124. according to the system described in claim 121, and wherein, least one set kernel software instrument includes one section of compiler, It uses user-defined instruction module, for that application is compiled as using user-defined instruction and can be processed The code that device performs.

125. according to the system described in claim 124, and wherein, at least one module includes by compiler for fixed to user The module that the instruction of justice is compiled.

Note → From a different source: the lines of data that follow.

<file path="config.mk">
export PLATFORM = sky130hd
export DESIGN_NAME = port_d_gpio
export DESIGN_NICKNAME = d
export VERILOG_FILES = /design/src/port_d_pkg.sv /design/src/pin_driver_select.sv /design/src/port_d_gpio.sv
export SDC_FILE = /design/constraint.sdc
export NUM_CORES = 1
export LEC_CHECK = 0
export BUFFER_PORTS_ARGS = -buffer_cell sky130_fd_sc_hd__buf_4
export CAP_MARGIN = 10
export CORE_MARGIN = 2
export CORE_UTILIZATION = 27
export CTS_CLUSTER_SIZE = 8
export DETAILED_ROUTE_END_ITERATION = 10
export PLACE_DENSITY = 0.48
export SLEW_MARGIN = 20
export SYNTH_ARGS = -nofsm -noshare
export SYNTH_HDL_FRONTEND = slang
export SYNTH_SLANG_ARGS = --single-unit
</file>
<file path="constraint.sdc">
create_clock -name clk_in -period 2.4 [get_ports clk_in]
set_input_delay 0.24 -clock clk_in [delete_from_list [all_inputs] [get_ports clk_in]]
set_output_delay 0.24 -clock clk_in [all_outputs]
set_load 0.02 [all_outputs]
</file>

126. according to the system described in claim 121, and wherein, least one set kernel software instrument includes a paragraph assembly program, It uses user-defined instruction module, for will apply that compilation is the user-defined instruction of use and can be processed The code that device performs.

127. according to the system described in claim 126, and wherein, at least one module includes by assembly program for the language that will collect Speech command mappings is the module that user defines instruction.

128. according to the system described in claim 121, and wherein, least one set kernel software instrument includes one section of instruction-set simulation Program, the code can being executed by processor for simulation.

129. according to the system described in claim 128, wherein, at least one module include one be modeled program for The module performing to be simulated of family definition instruction.

130. according to the system described in claim 129, and wherein, the module that the program that is modeled uses includes for defining user The data that instruction is decoded.

131. according to the system described in claim 130, wherein, when instruction can not be decoded as predefined instruction, and this mould Plan program uses a module, and the instruction to using this simulation program module is decoded.

132. according to the system described in claim 121, and wherein, least one set kernel software instrument includes one section of debugging routine, It uses user-defined module, adjusts code that is that use user-defined instruction and that can be executed by processor Examination.

133. according to the system described in claim 132, and wherein, at least one module includes

One debugged program for being decoded as the module of assembly instruction by machine instruction.

134. according to the system described in claim 132, and wherein, at least one module includes that a debugged program will be for converging Compile instruction and be converted to the module of character string.